(Source records)

"""

[design/flow/design.v]
module EX_MEM(clk,reset,controlBits, addSaida, zeroULA,
				saidaULA, read, saidaMux, saidaControlBits, addResultado, zero, resultadoULA, saidaRead, saidaMux5b);
input clk, reset;
input[31:0] addSaida, saidaULA, read;
input[4:0]controlBits, saidaMux;
input zeroULA;
output reg [4:0] saidaControlBits, saidaMux5b;
output reg [31:0] addResultado, resultadoULA, saidaRead;
output reg zero;
always @(posedge clk or posedge reset)begin
	if (reset) begin
		saidaControlBits <= 0;
		addResultado <= 0;
		resultadoULA <= 0;
		saidaRead <= 0;
		saidaMux5b <= 0;
		zero <= 0;
	end
	else begin
		saidaControlBits <= controlBits;
		addResultado <= addSaida;
		resultadoULA <= saidaULA;
		saidaRead <= read;
		saidaMux5b <= saidaMux;
		zero <= zeroULA;
	end
end
endmodule
[design/flow/run.sh]
#!/bin/bash
# OpenROAD 26Q1-2900-gdf79404cd8, Yosys 0.63+post, stock flow scripts
make -C /OpenROAD-flow-scripts/flow DESIGN_CONFIG=/design/flow/config.mk WORK_HOME=/design/flow/orfs finish
[design/flow/config.mk]
export PLATFORM = sky130hd
export DESIGN_NAME = EX_MEM
export DESIGN_NICKNAME = EX_MEM
export VERILOG_FILES = /design/flow/design.v
export SDC_FILE = /design/flow/constraint.sdc
export NUM_CORES = 4
export LEC_CHECK = 1
export CORE_AREA = 10 10 146 146
export DIE_AREA = 0 0 156 156
[design/flow/constraint.sdc]
current_design EX_MEM

set clk_period 1.0
set clk_io_pct 0.2

create_clock -name clk0 -period $clk_period [get_ports {clk}]

set non_clock_inputs [all_inputs -no_clocks]
set_input_delay [expr $clk_period * $clk_io_pct] -clock clk0 $non_clock_inputs
set_output_delay [expr $clk_period * $clk_io_pct] -clock clk0 [all_outputs]
==> results.toml <==
# implementation run metrics
[run_status]
violations = "negative setup slack"
outcome = "complete, but fails checks"

[sta]
hold_violations = 0
relSlewSlack_pct = 82.6
worst_pin_slew_ns = 0.261
fmax_mhz = 936
drv_slew = 0
rsz0062_at_grt = "yes"
setup-violations-final = 107
worst_slack_ns = -0.0679
min_period_over_period_pct = 107
setup_tns_ns = -2.30
finalCriticalPeriod_ns = 1.07
whs_ns = 0.278

[worst_hold_path]
whs_endpoint = "resultadoULA[22]$_DFF_PP0_"
hold_start = "saidaULA[22]"
min_path_type = "in -> reg"
hold_depth = 1

[synth]
edf_count = 0
common_cells = "dfrtp_1 (107), inv_1 (1)"
yosysTopAreaCell = "dfrtp_1"
most_common_cell = "dfrtp_1"
ys_chip_area_mm2 = 0.00268
avgSynthCellArea_um2 = 24.8
ys_top_cells_by_area = "dfrtp_1 (100%), inv_1 (0.14%)"
ys_cells = 108
yosysWarnings = 1
synthArstFlopShare_pct = 100
synth_flops = 107
synth_top_area_share_pct = 99.9
ys_seq_share_pct = 99.9
ys_types = 2
ff_type = "dfrtp_1"
syn_area_mm2 = 0.00268
synthCells = 108

[setup_path]
startpoint_type = "register"
cpPeakStageDelay_ns = 0.39
crit_required_ns = 0.80
path_delay_family = "flip-flops"
crit_fanout = 1
worstPathArrival_ns = 0.87
worst-setup-path-type = "reg -> out"
cp_cell_sequence = "buf_2"
crit_buf_inv = 1
cp-end-kind = "output port"
cp_slowest_cell = "dfrtp_1"

[route]
vias = 1799
drt-wirelength-per-cell_um = 16.5
ant_nets = 0
wirelength_um = 9470
drt_first_pass_iters = 4
viasPerCell = 3.13
drc = 0
drt_iter0_markers = 53

[run]
tool_warnings = 28
maxCapViolations = 0

[floorplanning]
die_w_um = 156
num_rows = 49
core_mm2 = 0.0181
die-area_mm2 = 0.0243
die_h_um = 156
initial_core_util_pct = 14.8
io_pins = 216

[global_routing]
track_usage_pct = 7.64
grt_max_degree = 47
grt_pass1_vias = 2075
antenna_found_initial = 2
grt_pass1_wl_um = 14100
overflow = 0

[clock_tree]
clk_pin_slew_worst_paths_ns = 0.08
cts_buffers = 9
root_buffer = "clkbuf_16"
cts_tree = "done"
hold_buffers = 0
clock-sinks = 107
clockBufferDepth = 2
htreeDepth = 3

[finish]
logic_area_um2 = 0
regArea_mm2 = 0.00268
area_delta_synth_final_pct = 84.8
drive_gt1_share_pct = 37.5
comb_cells = 0
fill_cells = 1826
finalInstanceArea_mm2 = 0.00495
stdcell_count = 574

[placed_design]
placed_cell_area_mm2 = 0.00517
dpl.hpwl_um = 7780
gp_congestion = 0.830
numPortBuffers = 215
dp_cells = 557

[pwr]
pwr_density_cell_mw_per_mm2 = 1800
vdd_drop_max_uv = 774
total_power_mw = 8.92
p_leak_nw = 2.27
-- sequential cells by signal, indices dropped and copies added (netlist names) --
signal	cells
saidaControlBits	5
zero	1
saidaRead	32
saidaMux5b	5
addResultado	32
resultadoULA	32
-- per-layer routing --
metal | GRT usage (%) | part of all wire (%) | vias to the layer above
li1 | - | - | 796
met1 | 8.89 | 36 | 871
met2 | 12.3 | 48 | 119
met3 | 4.39 | 14 | 11
met4 | 1.21 | 1.7 | 2
met5 | 0 | 0.14 | -
-- layout by cell type (no fill, tap or decap) --
master	synthesis	layout
clkinvlp_4	0	1
clkbuf_16	0	9
clkinv_8	0	2
buf_2	0	107
diode_2	0	1
inv_8	0	2
dfrtp_1	107	107
clkdlybuf4s50_1	0	108
buf_4	0	4
inv_6	0	1
clkinv_4	0	1
buf_12	0	1
inv_12	0	1
-- power breakdown --
part           switching [mW]  internal, mW
sequential             0.0471          4.54
clock                    1.79          1.82
combinational           0.205         0.522
total                    2.04          6.87
-- metrics by stage --
step,utilization (%),worst slack (ns)
4_1_cts,27.4,-0.117
2_1_floorplan,-,-0.488
6_report,27.4,-0.0679
5_1_grt,27.4,-0.128
3_5_place_dp,28.6,-0.0534
3_3_place_gp,28.6,-0.0563
-- logic make-up (layout without fill, tap and decap cells) --
family / Yosys count / in the layout / synth area share [%]
DFF: 107 / 107 / 99.9
buffers and inverters: 1 / 237 / 0.140
other: 0 / 1 / 0
-- cell type report --
type | instances | share of cell area (%)
diodes | 1 | 0.0505
well taps | 229 | 5.78
clock buffers | 9 | 4.55
inverters | 1 | 0.152
flip-flops and latches | 107 | 54.0
clock inverters | 7 | 1.79
repair buffers | 220 | 33.6
-- repair_timing --
action                     4_1_cts  5_1_grt
setup buffers                    0        0
setup endpoints to repair      107      107
gates resized                  335        0
pin swaps                        0        0
-- how the worst max path moves through the flow --
stage	depth (start not counted)	slack, ns	start	end
final	1	-0.07	addResultado[2]$_DFF_PP0_	addResultado[2]
after global routing	1	-0.13	addResultado[2]$_DFF_PP0_	addResultado[2]
after CTS	1	-0.12	addResultado[2]$_DFF_PP0_	addResultado[2]
Power is estimated from default activity; no workload was simulated.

"""

- **TRY IT**:
Every line above should be transcribed exactly.

- **RESULT OF THE TASK**:
[design/flow/design.v]
module EX_MEM(clk,reset,controlBits, addSaida, zeroULA,
				saidaULA, read, saidaMux, saidaControlBits, addResultado, zero, resultadoULA, saidaRead, saidaMux5b);
input clk, reset;
input[31:0] addSaida, saidaULA, read;
input[4:0]controlBits, saidaMux;
input zeroULA;
output reg [4:0] saidaControlBits, saidaMux5b;
output reg [31:0] addResultado, resultadoULA, saidaRead;
output reg zero;
always @(posedge clk or posedge reset)begin
	if (reset) begin
		saidaControlBits <= 0;
		addResultado <= 0;
		resultadoULA <= 0;
		saidaRead <= 0;
		saidaMux5b <= 0;
		zero <= 0;
	end
	else begin
		saidaControlBits <= controlBits;
		addResultado <= addSaida;
		resultadoULA <= saidaULA;
		saidaRead <= read;
		saidaMux5b <= saidaMux;
		zero <= zeroULA;
	end
end
endmodule
[design/flow/run.sh]
#!/bin/bash
# OpenROAD 26Q1-2900-gdf79404cd8, Yosys 0.63+post, stock flow scripts
make -C /OpenROAD-flow-scripts/flow DESIGN_CONFIG=/design/flow/config.mk WORK_HOME=/design/flow/orfs finish
[design/flow/config.mk]
export PLATFORM = sky130hd
export DESIGN_NAME = EX_MEM
export DESIGN_NICKNAME = EX_MEM
export VERILOG_FILES = /design/flow/design.v
export SDC_FILE = /design/flow/constraint.sdc
export NUM_CORES = 4
export LEC_CHECK = 1
export CORE_AREA = 10 10 146 146
export DIE_AREA = 0 0 156 156
[design/flow/constraint.sdc]
current_design EX_MEM

set clk_period 1.0
set clk_io_pct 0.2

create_clock -name clk0 -period $clk_period [get_ports {clk}]

set non_clock_inputs [all_inputs -no_clocks]
set_input_delay [expr $clk_period * $clk_io_pct] -clock clk0 $non_clock_inputs
set_output_delay [expr $clk_period * $clk_io_pct] -clock clk0 [all_outputs]
==> results.toml <==
# implementation run metrics
[run_status]
violations = "negative setup slack"
outcome = "complete, but fails checks"

[sta]
hold_violations = 0
relSlewSlack_pct = 82.6
worst_pin_slew_ns = 0.261
fmax_mhz = 936
drv_slew = 0
rsz0062_at_grt = "yes"
setup-violations-final = 107
worst_slack_ns = -0.0679
min_period_over_period_pct = 107
setup_tns_ns = -2.30
finalCriticalPeriod_ns = 1.07
whs_ns = 0.278

[worst_hold_path]
whs_endpoint = "resultadoULA[22]$_DFF_PP0_"
hold_start = "saidaULA[22]"
min_path_type = "in -> reg"
hold_depth = 1

[synth]
edf_count = 0
common_cells = "dfrtp_1 (107), inv_1 (1)"
yosysTopAreaCell = "dfrtp_1"
most_common_cell = "dfrtp_1"
ys_chip_area_mm2 = 0.00268
avgSynthCellArea_um2 = 24.8
ys_top_cells_by_area = "dfrtp_1 (100%), inv_1 (0.14%)"
ys_cells = 108
yosysWarnings = 1
synthArstFlopShare_pct = 100
synth_flops = 107
synth_top_area_share_pct = 99.9
ys_seq_share_pct = 99.9
ys_types = 2
ff_type = "dfrtp_1"
syn_area_mm2 = 0.00268
synthCells = 108

[setup_path]
startpoint_type = "register"
cpPeakStageDelay_ns = 0.39
crit_required_ns = 0.80
path_delay_family = "flip-flops"
crit_fanout = 1
worstPathArrival_ns = 0.87
worst-setup-path-type = "reg -> out"
cp_cell_sequence = "buf_2"
crit_buf_inv = 1
cp-end-kind = "output port"
cp_slowest_cell = "dfrtp_1"

[route]
vias = 1799
drt-wirelength-per-cell_um = 16.5
ant_nets = 0
wirelength_um = 9470
drt_first_pass_iters = 4
viasPerCell = 3.13
drc = 0
drt_iter0_markers = 53

[run]
tool_warnings = 28
maxCapViolations = 0

[floorplanning]
die_w_um = 156
num_rows = 49
core_mm2 = 0.0181
die-area_mm2 = 0.0243
die_h_um = 156
initial_core_util_pct = 14.8
io_pins = 216

[global_routing]
track_usage_pct = 7.64
grt_max_degree = 47
grt_pass1_vias = 2075
antenna_found_initial = 2
grt_pass1_wl_um = 14100
overflow = 0

[clock_tree]
clk_pin_slew_worst_paths_ns = 0.08
cts_buffers = 9
root_buffer = "clkbuf_16"
cts_tree = "done"
hold_buffers = 0
clock-sinks = 107
clockBufferDepth = 2
htreeDepth = 3

[finish]
logic_area_um2 = 0
regArea_mm2 = 0.00268
area_delta_synth_final_pct = 84.8
drive_gt1_share_pct = 37.5
comb_cells = 0
fill_cells = 1826
finalInstanceArea_mm2 = 0.00495
stdcell_count = 574

[placed_design]
placed_cell_area_mm2 = 0.00517
dpl.hpwl_um = 7780
gp_congestion = 0.830
numPortBuffers = 215
dp_cells = 557

[pwr]
pwr_density_cell_mw_per_mm2 = 1800
vdd_drop_max_uv = 774
total_power_mw = 8.92
p_leak_nw = 2.27
-- sequential cells by signal, indices dropped and copies added (netlist names) --
signal	cells
saidaControlBits	5
zero	1
saidaRead	32
saidaMux5b	5
addResultado	32
resultadoULA	32
-- per-layer routing --
metal | GRT usage (%) | part of all wire (%) | vias to the layer above
li1 | - | - | 796
met1 | 8.89 | 36 | 871
met2 | 12.3 | 48 | 119
met3 | 4.39 | 14 | 11
met4 | 1.21 | 1.7 | 2
met5 | 0 | 0.14 | -
-- layout by cell type (no fill, tap or decap) --
master	synthesis	layout
clkinvlp_4	0	1
clkbuf_16	0	9
clkinv_8	0	2
buf_2	0	107
diode_2	0	1
inv_8	0	2
dfrtp_1	107	107
clkdlybuf4s50_1	0	108
buf_4	0	4
inv_6	0	1
clkinv_4	0	1
buf_12	0	1
inv_12	0	1
-- power breakdown --
part           switching [mW]  internal, mW
sequential             0.0471          4.54
clock                    1.79          1.82
combinational           0.205         0.522
total                    2.04          6.87
-- metrics by stage --
step,utilization (%),worst slack (ns)
4_1_cts,27.4,-0.117
2_1_floorplan,-,-0.488
6_report,27.4,-0.0679
5_1_grt,27.4,-0.128
3_5_place_dp,28.6,-0.0534
3_3_place_gp,28.6,-0.0563
-- logic make-up (layout without fill, tap and decap cells) --
family / Yosys count / in the layout / synth area share [%]
DFF: 107 / 107 / 99.9
buffers and inverters: 1 / 237 / 0.140
other: 0 / 1 / 0
-- cell type report --
type | instances | share of cell area (%)
diodes | 1 | 0.0505
well taps | 229 | 5.78
clock buffers | 9 | 4.55
inverters | 1 | 0.152
flip-flops and latches | 107 | 54.0
clock inverters | 7 | 1.79
repair buffers | 220 | 33.6
-- repair_timing --
action                     4_1_cts  5_1_grt
setup buffers                    0        0
setup endpoints to repair      107      107
gates resized                  335        0
pin swaps                        0        0
-- how the worst max path moves through the flow --
stage	depth (start not counted)	slack, ns	start	end
final	1	-0.07	addResultado[2]$_DFF_PP0_	addResultado[2]
after global routing	1	-0.13	addResultado[2]$_DFF_PP0_	addResultado[2]
after CTS	1	-0.12	addResultado[2]$_DFF_PP0_	addResultado[2]
Power is estimated from default activity; no workload was simulated.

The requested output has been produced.